--- config.mk ---
export PLATFORM = sky130hd
export DESIGN_NAME = enigma_stream_flat
export DESIGN_NICKNAME = d
export VERILOG_FILES = /design/src/rtl/enigma_stream_if.sv /design/src/rtl/enigma_stream.sv /design/src/flat_wrapper.sv
export SDC_FILE = /design/constraint.sdc
export NUM_CORES = 2
export LEC_CHECK = 0
export BUFFER_PORTS_ARGS = -buffer_cell sky130_fd_sc_hd__buf_2
export CELL_PAD_IN_SITES_DETAIL_PLACEMENT = 1
export CELL_PAD_IN_SITES_GLOBAL_PLACEMENT = 1
export CORE_MARGIN = 2
export CORE_UTILIZATION = 44
export DETAILED_ROUTE_END_ITERATION = 10
export MAX_ROUTING_LAYER = met4
export PLACE_DENSITY = 0.8
export SETUP_SLACK_MARGIN = 0.1
export SYNTH_ARGS = -nofsm -noshare
export SYNTH_HDL_FRONTEND = slang
export SYNTH_SLANG_ARGS = --single-unit
--- constraint.sdc ---
create_clock -name clk -period 10.3 [get_ports clk]
set_clock_uncertainty 0.2 [all_clocks]
set_input_delay 2.06 -clock clk [delete_from_list [all_inputs] [get_ports clk]]
set_output_delay 2.06 -clock clk [all_outputs]
set_load 0.01 [all_outputs]
--- src/rtl/enigma_stream_if.sv ---
// Code-word / output stream bundle for enigma_stream.
// The master side is the host plus the downstream consumer; the slave side is the cipher core.
interface enigma_stream_if #(
    parameter int SYM_W = 6
) ();
    logic             in_valid;
    logic             crypt_mode;
    logic             in_valid_2;
    logic             in_last;
    logic [SYM_W-1:0] code_in;
    logic             in_ready;
    logic             out_valid;
    logic [SYM_W-1:0] out_code;
    logic             out_last;
    logic             out_ready;

    modport master (
        output in_valid, crypt_mode, in_valid_2, in_last, code_in, out_ready,
        input  in_ready, out_valid, out_code, out_last
    );

    modport slave (
        input  in_valid, crypt_mode, in_valid_2, in_last, code_in, out_ready,
        output in_ready, out_valid, out_code, out_last
    );
endinterface

--- src/rtl/enigma_stream.sv ---
// Two-rotor Enigma stream cipher over a 2^SYM_W alphabet.
// It loads its rotor tables through a 2N-beat burst and uses a two-stage valid/ready pipeline.
module enigma_stream #(
    parameter int SYM_W  = 6,
    parameter int STEP_W = 2
) (
    input  logic          clk,
    input  logic          rst,
    enigma_stream_if.slave bus
);
    localparam int N     = 1 << SYM_W;
    localparam int CNT_W = SYM_W + 2;

    typedef logic [SYM_W-1:0] sym_t;

    sym_t a_rot_q [N];
    sym_t a_rot_d [N];
    sym_t a_inv_q [N];
    sym_t a_inv_d [N];
    sym_t b_rot_q [N];
    sym_t b_rot_d [N];
    sym_t b_inv_q [N];
    sym_t b_inv_d [N];

    logic [2:0] pos_q [8];
    logic [2:0] pos_d [8];
    sym_t       shift_q, shift_d;
    logic       mode_q, mode_d;

    logic             load_act_q, load_act_d;
    logic [CNT_W-1:0] beat_q, beat_d;

    logic s1_valid_q, s1_valid_d;
    sym_t s1_code_q, s1_code_d;
    logic s1_last_q, s1_last_d;
    logic out_valid_q, out_valid_d;
    sym_t out_code_q, out_code_d;
    logic out_last_q, out_last_d;

    // P_m packed with P_m[0] in the top octal digit.
    function automatic logic [2:0] perm_src(input logic [2:0] m, input logic [2:0] k);
        logic [7:0][2:0] row;
        case (m)
            3'd0:    row = 24'o01234567;
            3'd1:    row = 24'o10325476;
            3'd2:    row = 24'o23016745;
            3'd3:    row = 24'o04561237;
            3'd4:    row = 24'o45670123;
            3'd5:    row = 24'o56734012;
            3'd6:    row = 24'o67325401;
            default: row = 24'o76543210;
        endcase
        return row[3'd7 - k];
    endfunction

    sym_t       dp_x, dp_a, dp_b_idx, dp_b, dp_r, dp_bi, dp_ai, dp_y, dp_step;
    logic [2:0] dp_c, dp_m;

    always_comb begin
        dp_x     = s1_code_q - shift_q;
        dp_a     = a_rot_q[dp_x];
        dp_b_idx = dp_a;
        dp_b_idx[2:0] = pos_q[dp_a[2:0]];
        dp_b     = b_rot_q[dp_b_idx];
        dp_r     = ~dp_b;
        dp_bi    = b_inv_q[dp_r];
        // pos is always a permutation; scanning downward leaves the smallest match in dp_c.
        dp_c     = 3'd0;
        for (int k = 7; k >= 0; k--) begin
            if (pos_q[k] == dp_bi[2:0]) dp_c = 3'(k);
        end
        dp_ai    = dp_bi;
        dp_ai[2:0] = dp_c;
        dp_y     = a_inv_q[dp_ai] + shift_q;
        dp_step  = '0;
        dp_step[STEP_W-1:0] = mode_q ? dp_ai[STEP_W-1:0] : dp_a[STEP_W-1:0];
        dp_m     = mode_q ? dp_r[2:0] : dp_b[2:0];
    end

    logic             s2_free, advance, in_ready, accept, load_start;
    logic [CNT_W-1:0] beat;
    sym_t             beat_sym;

    always_comb begin
        a_rot_d     = a_rot_q;
        a_inv_d     = a_inv_q;
        b_rot_d     = b_rot_q;
        b_inv_d     = b_inv_q;
        pos_d       = pos_q;
        shift_d     = shift_q;
        mode_d      = mode_q;
        load_act_d  = bus.in_valid;
        beat_d      = beat_q;
        s1_valid_d  = s1_valid_q;
        s1_code_d   = s1_code_q;
        s1_last_d   = s1_last_q;
        out_valid_d = out_valid_q;
        out_code_d  = out_code_q;
        out_last_d  = out_last_q;

        s2_free    = !out_valid_q || bus.out_ready;
        advance    = s1_valid_q && s2_free;
        in_ready   = !bus.in_valid && (!s1_valid_q || s2_free);
        accept     = bus.in_valid_2 && in_ready;
        load_start = bus.in_valid && !load_act_q;
        beat       = load_start ? '0 : beat_q;
        beat_sym   = beat[SYM_W-1:0];

        if (accept) begin
            s1_valid_d = 1'b1;
            s1_code_d  = bus.code_in;
            s1_last_d  = bus.in_last;
        end else if (advance) begin
            s1_valid_d = 1'b0;
        end

        if (advance) begin
            out_valid_d = 1'b1;
            out_code_d  = dp_y;
            out_last_d  = s1_last_q;
            if (s1_last_q) begin
                shift_d = '0;
                for (int k = 0; k < 8; k++) pos_d[k] = 3'(k);
            end else begin
                shift_d = shift_q + dp_step;
                for (int k = 0; k < 8; k++) pos_d[k] = pos_q[perm_src(dp_m, 3'(k))];
            end
        end else if (bus.out_ready) begin
            out_valid_d = 1'b0;
        end

        // Beats past 2N in one burst are ignored; the counter parks at 2N.
        if (bus.in_valid) begin
            if (!beat[SYM_W+1]) begin
                if (!beat[SYM_W]) begin
                    a_rot_d[beat_sym]    = bus.code_in;
                    a_inv_d[bus.code_in] = beat_sym;
                end else begin
                    b_rot_d[beat_sym]    = bus.code_in;
                    b_inv_d[bus.code_in] = beat_sym;
                end
                beat_d = beat + CNT_W'(1);
            end else begin
                beat_d = beat;
            end
            if (load_start) begin
                mode_d  = bus.crypt_mode;
                shift_d = '0;
                for (int k = 0; k < 8; k++) pos_d[k] = 3'(k);
            end
        end
    end

    always_ff @(posedge clk) begin
        if (rst) begin
            for (int i = 0; i < N; i++) begin
                a_rot_q[i] <= '0;
                a_inv_q[i] <= '0;
                b_rot_q[i] <= '0;
                b_inv_q[i] <= '0;
            end
            for (int k = 0; k < 8; k++) pos_q[k] <= 3'(k);
            shift_q     <= '0;
            mode_q      <= 1'b0;
            load_act_q  <= 1'b0;
            beat_q      <= '0;
            s1_valid_q  <= 1'b0;
            s1_code_q   <= '0;
            s1_last_q   <= 1'b0;
            out_valid_q <= 1'b0;
            out_code_q  <= '0;
            out_last_q  <= 1'b0;
        end else begin
            a_rot_q     <= a_rot_d;
            a_inv_q     <= a_inv_d;
            b_rot_q     <= b_rot_d;
            b_inv_q     <= b_inv_d;
            pos_q       <= pos_d;
            shift_q     <= shift_d;
            mode_q      <= mode_d;
            load_act_q  <= load_act_d;
            beat_q      <= beat_d;
            s1_valid_q  <= s1_valid_d;
            s1_code_q   <= s1_code_d;
            s1_last_q   <= s1_last_d;
            out_valid_q <= out_valid_d;
            out_code_q  <= out_code_d;
            out_last_q  <= out_last_d;
        end
    end

    assign bus.in_ready  = in_ready;
    assign bus.out_valid = out_valid_q;
    assign bus.out_code  = out_code_q;
    assign bus.out_last  = out_last_q;
endmodule
--- src/flat_wrapper.sv ---
// flat-port wrapper written by rule: the top's interface ports become plain ports
module enigma_stream_flat 
#(
    parameter int SYM_W  = 6,
    parameter int STEP_W = 2
)
  (clk, rst, bus_in_valid, bus_crypt_mode, bus_in_valid_2, bus_in_last, bus_code_in, bus_out_ready, bus_in_ready, bus_out_valid, bus_out_code, bus_out_last);
  enigma_stream_if #(.SYM_W(SYM_W)) bus_i ();
  input  logic clk;
  input  logic rst;
  input wire logic [$bits(bus_i.in_valid)-1:0] bus_in_valid;
  input wire logic [$bits(bus_i.crypt_mode)-1:0] bus_crypt_mode;
  input wire logic [$bits(bus_i.in_valid_2)-1:0] bus_in_valid_2;
  input wire logic [$bits(bus_i.in_last)-1:0] bus_in_last;
  input wire logic [$bits(bus_i.code_in)-1:0] bus_code_in;
  input wire logic [$bits(bus_i.out_ready)-1:0] bus_out_ready;
  output wire logic [$bits(bus_i.in_ready)-1:0] bus_in_ready;
  output wire logic [$bits(bus_i.out_valid)-1:0] bus_out_valid;
  output wire logic [$bits(bus_i.out_code)-1:0] bus_out_code;
  output wire logic [$bits(bus_i.out_last)-1:0] bus_out_last;
  assign bus_i.in_valid = bus_in_valid;
  assign bus_i.crypt_mode = bus_crypt_mode;
  assign bus_i.in_valid_2 = bus_in_valid_2;
  assign bus_i.in_last = bus_in_last;
  assign bus_i.code_in = bus_code_in;
  assign bus_i.out_ready = bus_out_ready;
  assign bus_in_ready = bus_i.in_ready;
  assign bus_out_valid = bus_i.out_valid;
  assign bus_out_code = bus_i.out_code;
  assign bus_out_last = bus_i.out_last;
  enigma_stream #(.SYM_W(SYM_W), .STEP_W(STEP_W)) u_core (.clk(clk), .rst(rst), .bus(bus_i));
endmodule
# [Yosys cells after proc, flatten, opt, wreduce, memory -nomap -nowiden]
# Index checks and enable logic that the tools add are counted.
[totals] wordCells=419 reg_bits=1592 out_inout_bits=9 in_bits=13
[classes] order_cmp=17 muxes=74 n_eq_ne=14 addsub=4 bitwise_logic=18 reduce_logical=18
[ops] op="bitwise mux 384 bit" n=4
[ops] op="case mux 24 bit (7 select lines)" n=1
[ops] op="binary-select mux 6 bit (select 6 bit)" n=4
[ops] op="2-to-1 mux 24 bit" n=6
[ops] op="2-to-1 mux 6 bit" n=14
[ops] op="binary-select mux 3 bit (select 3 bit)" n=9
[ops] op="2-to-1 mux 3 bit" n=27
[ops] op="demux 6 bit (select 6 bit)" n=2
[ops] op=">= comparator 7 bit (second input constant)" n=6
[ops] op="NOT 6 -> 7 bit" n=6
[ops] op=">= comparator 4 bit (second input constant)" n=9
[ops] op="NOT 3 -> 4 bit" n=9
[ops] op="equality test 3 bit" n=8
[ops] op="2-to-1 mux 8 bit" n=2
[ops] op="less-than comparator 7 x 1 -> 1 bit (second input constant)" n=2
[ops] op="equality test 3 bit (second input constant)" n=3
[ops] op="adder 8 x 1 -> 8 bit (second input constant)" n=1
[ops] op="adder 6 x 2 -> 6 bit" n=1
[ops] op="adder 6 bit" n=1
[ops] op="equality test 3 x 2 -> 1 bit (second input constant)" n=2
[ops] op="logical AND 1 bit" n=6
[ops] op="NOT 6 bit" n=1
[ops] op="AND reduction 3 bit" n=2
[ops] op="subtractor 6 bit" n=1
[ops] op="other kinds (9)" n=18

# [Depth between registers and ports, before layout]
[depth] ltp_word=33 ltp_mapped=51 depth_no_buf=40

# [Least setup slack after synthesis]
# OpenSTA, ideal clock, no wires.
[synth_timing] path_kind="register -> register" startpoint="register u_core.s1_code_q[0]" endpoint="register u_core.out_code_q[5], in the netlist u_core.bus.out_code[5]" synth_period_minus_slack_ps=10014 path_buffers=8 path_slack_ps=286 required_ps=9984 arrival_ps=9698 setup_time_ps=116 path_stages_with_launch=49 path_cell_list="dfxtp_1 inv_1 ha_1 fa_1 xnor2_2 buf_6 mux4_2 mux2i_1 mux2i_1 o211ai_2 mux2_2 a2111oi_1 a31oi_1 mux2_4 buf_6 buf_6 mux4_2 nand3_1 [... 13 more ...] o21a_1 buf_6 buf_6 mux2i_1 mux2_2 o32ai_1 a221oi_1 mux2i_1 mux2_2 ha_1 a21o_1 a21oi_1 o21bai_1 a21oi_1 xnor2_1 nand2_1 a211o_1 o211a_1"
[synth_between] elab_chain_len=32 word_cells_on_any_way=39 classes_between="2 x add/sub; 8 x eq/ne; 23 x mux; 6 x bitwise"
[synth_rtl] element="from (decl)" line_no="enigma_stream.sv:34" source="sym_t s1_code_q, s1_code_d;"
[synth_rtl] element="from (signal assigned)" line_no="enigma_stream.sv:184" source="s1_code_q <= s1_code_d;"
[synth_rtl] element="subtractor 6 bit (*)" line_no="enigma_stream.sv:60" source="dp_x = s1_code_q - shift_q;"
[synth_rtl] element="NOT 6 -> 7 bit (not written as such) (*)" line_no="enigma_stream.sv:61" source="dp_a = a_rot_q[dp_x];"
[synth_rtl] element="binary-select mux 6 bit (select 6 bit) (*)" line_no="enigma_stream.sv:61"
[synth_rtl] element="2-to-1 mux 6 bit (not written as such) (*) (2 in a row)" line_no="enigma_stream.sv:61"
[synth_rtl] element="NOT 3 -> 4 bit (not written as such)" line_no="enigma_stream.sv:63" source="dp_b_idx[2:0] = pos_q[dp_a[2:0]];"
[synth_rtl] element="binary-select mux 3 bit (select 3 bit)" line_no="enigma_stream.sv:63"
[synth_rtl] element="2-to-1 mux 3 bit (not written as such) (2 in a row)" line_no="enigma_stream.sv:63"
[synth_rtl] element="NOT 6 -> 7 bit (not written as such) (*)" line_no="enigma_stream.sv:64" source="dp_b = b_rot_q[dp_b_idx];"
[synth_rtl] element="[... 5 more ...]"
[synth_rtl] element="binary-select mux 6 bit (select 6 bit) (*)" line_no="enigma_stream.sv:66" source="dp_bi = b_inv_q[dp_r];"
[synth_rtl] element="2-to-1 mux 6 bit (not written as such) (*) (2 in a row)" line_no="enigma_stream.sv:66"
[synth_rtl] element="equality test 3 bit" line_no="enigma_stream.sv:70" source="if (pos_q[k] == dp_bi[2:0]) dp_c = 3'(k);"
[synth_rtl] element="2-to-1 mux 3 bit (8 in a row)" line_no="enigma_stream.sv:70"
[synth_rtl] element="NOT 6 -> 7 bit (not written as such) (*)" line_no="enigma_stream.sv:74" source="dp_y = a_inv_q[dp_ai] + shift_q;"
[synth_rtl] element="binary-select mux 6 bit (select 6 bit) (*)" line_no="enigma_stream.sv:74"
[synth_rtl] element="2-to-1 mux 6 bit (not written as such) (*) (2 in a row)" line_no="enigma_stream.sv:74"
[synth_rtl] element="adder 6 bit (*)" line_no="enigma_stream.sv:74"
[synth_rtl] element="to (signal assigned)" line_no="enigma_stream.sv:187" source="out_code_q <= out_code_d;"
[synth_rtl] element="to (decl)" line_no="enigma_stream.sv:37" source="sym_t out_code_q, out_code_d;"
# Every way passes the cells marked *; elsewhere a longest branch is shown, timed or not. The select of a mux whose other input is x is not followed.
# A chain may end at the register's enable or synchronous reset.

# [Worst setup path after layout]
# Ends and elaborated chain as after synthesis.

==> flow_metrics.env <==
export IMPL_portBuffers=21
export IMPL_seq_area_sq_mm=0.0319
export IMPL_synth_cell_types=101
export IMPL_synth_seq_cells=1592
export IMPL_setup_viol=6
export IMPL_synthCells=9407
export IMPL_placed_cells=11200
export IMPL_synthXorXnorAreaFrac_pct=0.505
export IMPL_required_ns=10.83
export IMPL_ir_worst_vdd_uv=143
export IMPL_dr_pass1_iters=6
export IMPL_maxCapViolCount=0
export IMPL_p_int_mw=11.3
export IMPL_crit_path_start_kind="register"
export IMPL_vias=72100
export IMPL_endpoint_kind="register"
export IMPL_drc_errors=0
export IMPL_path_clk_slew_ns=0.06
export IMPL_hold_path_class="register to register"
export IMPL_synth_top_family_by_area="simple AND/OR/NAND/NOR gates"
export IMPL_dieArea_sq_mm=0.172
export IMPL_track_usage_pct=32.8
export IMPL_overflow=0
export IMPL_hold_viol_final=0
export IMPL_design_core_area_sq_mm=0.167
export IMPL_status="finished with violations"
export IMPL_die_w_um=414
export IMPL_slew_violations=0
export IMPL_cts_root_buffer="clkbuf_16"
export IMPL_r2r_slack_ns=-0.95
export IMPL_initial_core_util_pct=44.3
export IMPL_leakagePower_nw=29.1
export IMPL_synth_simple_gate_area_share_pct=21.5
export IMPL_row_count=150
export IMPL_layout_commonest_cell="nor2_1"
export IMPL_gp_congestion=0.948
export IMPL_grt_pass1_vias=73000
export IMPL_multi_input_area_sq_mm=0.0393
export IMPL_htreeDepth=4
export IMPL_cts_tree="yes"
export IMPL_crit_arrival_ns=11.78
export IMPL_grt_pass1_wl_mm=434
export IMPL_drtAntennaViolNets=0
export IMPL_tightest_slew_ns=1.21
export IMPL_fin_setup_tns_ns=-3.79
export IMPL_violations="setup timing"
export IMPL_synth_area_sq_mm=0.0740
export IMPL_max_freq_ghz=0.0889
export IMPL_seq_area_frac_synth_pct=43.1
export IMPL_crit_slowest_cell="fa_4"
export IMPL_muxShareOfSynthArea_pct=12.0
export IMPL_path_class="register to register"
export IMPL_ios=22
export IMPL_fin_nets=9273
export IMPL_dp_slack_ns=-1.40
export IMPL_clk_latency_ns=0.84
export IMPL_hpwlAfterDp_mm=181
export IMPL_die_h_um=414
export IMPL_async_reset_ff_share_pct=0
export IMPL_syn2layout_area_growth_pct=15.3
export IMPL_instances_no_fill=11600
export IMPL_grt_max_degree=193
export IMPL_drive_gt1_share_pct=14.3
export IMPL_synth_edf_count=0
export IMPL_ys_flop_type="dfxtp_1"
export IMPL_cts_buffers_inserted=176
export IMPL_seqPwrFrac_pct=39.3
export IMPL_antenna_found_initial=5
export IMPL_clkSinkCount=1592
export IMPL_clock_power_share_pct=42.9
export IMPL_syn_area_per_cell_sq_um=7.87
export IMPL_synth_compound_area_share_pct=17.5
export IMPL_wl_mm=286
export IMPL_combPwrFrac_pct=17.9
export IMPL_ys_warn_count=0
export IMPL_fin_crit_sh_pct=109
export IMPL_fillCellCount=19800
export IMPL_period_minus_slack_ns=11.25
export IMPL_rsz0062_at_grt="yes"
export IMPL_yosys_area_share_adder_pct=0.301
export IMPL_timing_final_ws_setup_ns=-0.951
export IMPL_final_cell_mix="nor2_1, dfxtp_1, a21oi_1"
export IMPL_clockBufferDepth=3
export IMPL_synth_fp_nets=9436
export IMPL_cp_slowest_stage_delay_ns=0.80
export IMPL_power_density_mw_per_mm2=184
export IMPL_swShare_pct=28.3
export IMPL_path_max_fanout=15
export IMPL_switchingPower_mw=4.46
export IMPL_slew_headroom_pct=19.3
export IMPL_drt_initial_drc_count=7579
export IMPL_post_drt_wl_per_cell_um=24.6
export IMPL_viasPerCell=6.21
==> worst max-delay path, delay by kind of cell (launching register included) <==
family / cells / cell delay [ns]
AOI/OAI and AO/OA: 16 / 3.11
adders and majority gates: 3 / 1.23
buffers and inverters: 14 / 2.17
xor gates and xnor gates: 2 / 0.23
muxes: 7 / 1.92
and+or+nand+nor: 9 / 1.90
DFF: 1 / 0.34
==> state kept, by name, indices dropped and copies added (netlist names) <==
| signal | cells |
|---|---|
| u_core.bus.out_valid | 1 |
| u_core.shift_q | 6 |
| u_core.bus.out_code | 6 |
| u_core.a_rot_q | 384 |
| u_core.mode_q | 1 |
| u_core.b_rot_q | 384 |
| u_core.s1_last_q | 1 |
| u_core.bus.out_last | 1 |
| u_core.b_inv_q | 384 |
| u_core.s1_code_q | 6 |
| u_core.beat_q | 8 |
| u_core.a_inv_q | 384 |
| u_core.pos_q | 24 |
| u_core.load_act_q | 1 |
| u_core.s1_valid_q | 1 |
==> worst paths after layout <==
kind / startpoint / endpoint / depth (start not counted)
max: u_core.s1_code_q[0]$_SDFFE_PP0P_ / u_core.bus.out_code[5]$_SDFFE_PP0P_ / 51
min reg2reg: u_core.a_rot_q[87]$_SDFFE_PP0P_ / u_core.a_rot_q[87]$_SDFFE_PP0P_ / 2
max reg2reg: u_core.s1_code_q[0]$_SDFFE_PP0P_ / u_core.bus.out_code[5]$_SDFFE_PP0P_ / 51
min: u_core.a_rot_q[87]$_SDFFE_PP0P_ / u_core.a_rot_q[87]$_SDFFE_PP0P_ / 2
==> synthesized netlist by cell type (all sizes together), types with 14 or more instances <==
library cell     n  area [sq um]
a211oi          84           648
a21oi         1547          7770
a221oi          26           228
a22oi           15           118
a31oi           64           400
and2            81           507
and3            39           244
buf            198          1100
clkbuf         697          2620
dfxtp         1592         31900
inv             23          86.3
mux2           121          1370
mux2i          277          2770
mux4           210          4740
nand2         1469          5520
nand3          511          2560
nand4           20           138
nor2          1647          6190
nor2b           14          87.6
nor3            30           150
o211ai          85           648
o21ai          414          2090
o22ai           14          93.8
o32ai           21           191
xnor2           21           191
xor2            20           183
==> cells by family after synthesis <==
family	after synthesis
AOI/OAI and AO/OA	2358
buffers and inverters	919
adders and majority gates	16
and+or+nand+nor	3873
xor gates and xnor gates	41
DFF	1592
muxes	608
==> cell type report <==
type / count / area share, %
flip-flops and latches: 1592 / 37.3
multi-input cells: 6897 / 46.1
clock buffers: 243 / 5.93
clock inverters: 78 / 1.26
repair buffers: 553 / 6.03
diodes: 5 / 0.0147
inverters: 24 / 0.120
well taps: 2204 / 3.23
==> metrics by stage <==
stage	hold WS [ns]	instance area (sq um)	total power, mW	util [%]
floorplan	0.227	74000	7.77	-
global placement	0.234	77700	8.70	46.5
detailed placement	0.246	77700	8.75	46.5
CTS	0.254	84600	15.6	50.6
global route	0.267	85400	16.1	51.0
finish	0.252	85400	15.7	51.1
==> power by group through the flow <==
stage	Combinational (mW)	Sequential, mW	Clock (mW)
5_1_grt	2.92	6.18	7.04
3_5_place_dp	2.43	6.32	0
4_1_cts	2.61	6.18	6.79
2_1_floorplan	1.46	6.31	0
6_report	2.81	6.18	6.74
3_3_place_gp	2.38	6.32	0
==> repair_timing <==
action / in CTS / in global routing
endpoints found under the setup margin: 9 / 8
hold buffers: 0 / 0
cloned: 6 / 3
pin swaps: 34 / 49
setup buffers: 30 / 25
gates resized for setup: 79 / 99
==> routing by layer <==
metal	vias up	share of wire, %	track usage, %
met1	36300	42	41.3
met5	-	0	-
met4	0	3.9	13.8
met3	698	7.9	5.77
li1	32000	-	-
met2	3062	46	51.8
No activity file was read; power rests on OpenSTA's default activity.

-.-.-

=== Your assignment ===
Looking at the data above, write out exactly the lines that start at the one containing "logic [CNT_W-1:0] beat_q, beat_d;" and end at the one containing "endfunction"; include both and nothing beyond.

=== Result of the task ===
    logic [CNT_W-1:0] beat_q, beat_d;

    logic s1_valid_q, s1_valid_d;
    sym_t s1_code_q, s1_code_d;
    logic s1_last_q, s1_last_d;
    logic out_valid_q, out_valid_d;
    sym_t out_code_q, out_code_d;
    logic out_last_q, out_last_d;

    // P_m packed with P_m[0] in the top octal digit.
    function automatic logic [2:0] perm_src(input logic [2:0] m, input logic [2:0] k);
        logic [7:0][2:0] row;
        case (m)
            3'd0:    row = 24'o01234567;
            3'd1:    row = 24'o10325476;
            3'd2:    row = 24'o23016745;
            3'd3:    row = 24'o04561237;
            3'd4:    row = 24'o45670123;
            3'd5:    row = 24'o56734012;
            3'd6:    row = 24'o67325401;
            default: row = 24'o76543210;
        endcase
        return row[3'd7 - k];
    endfunction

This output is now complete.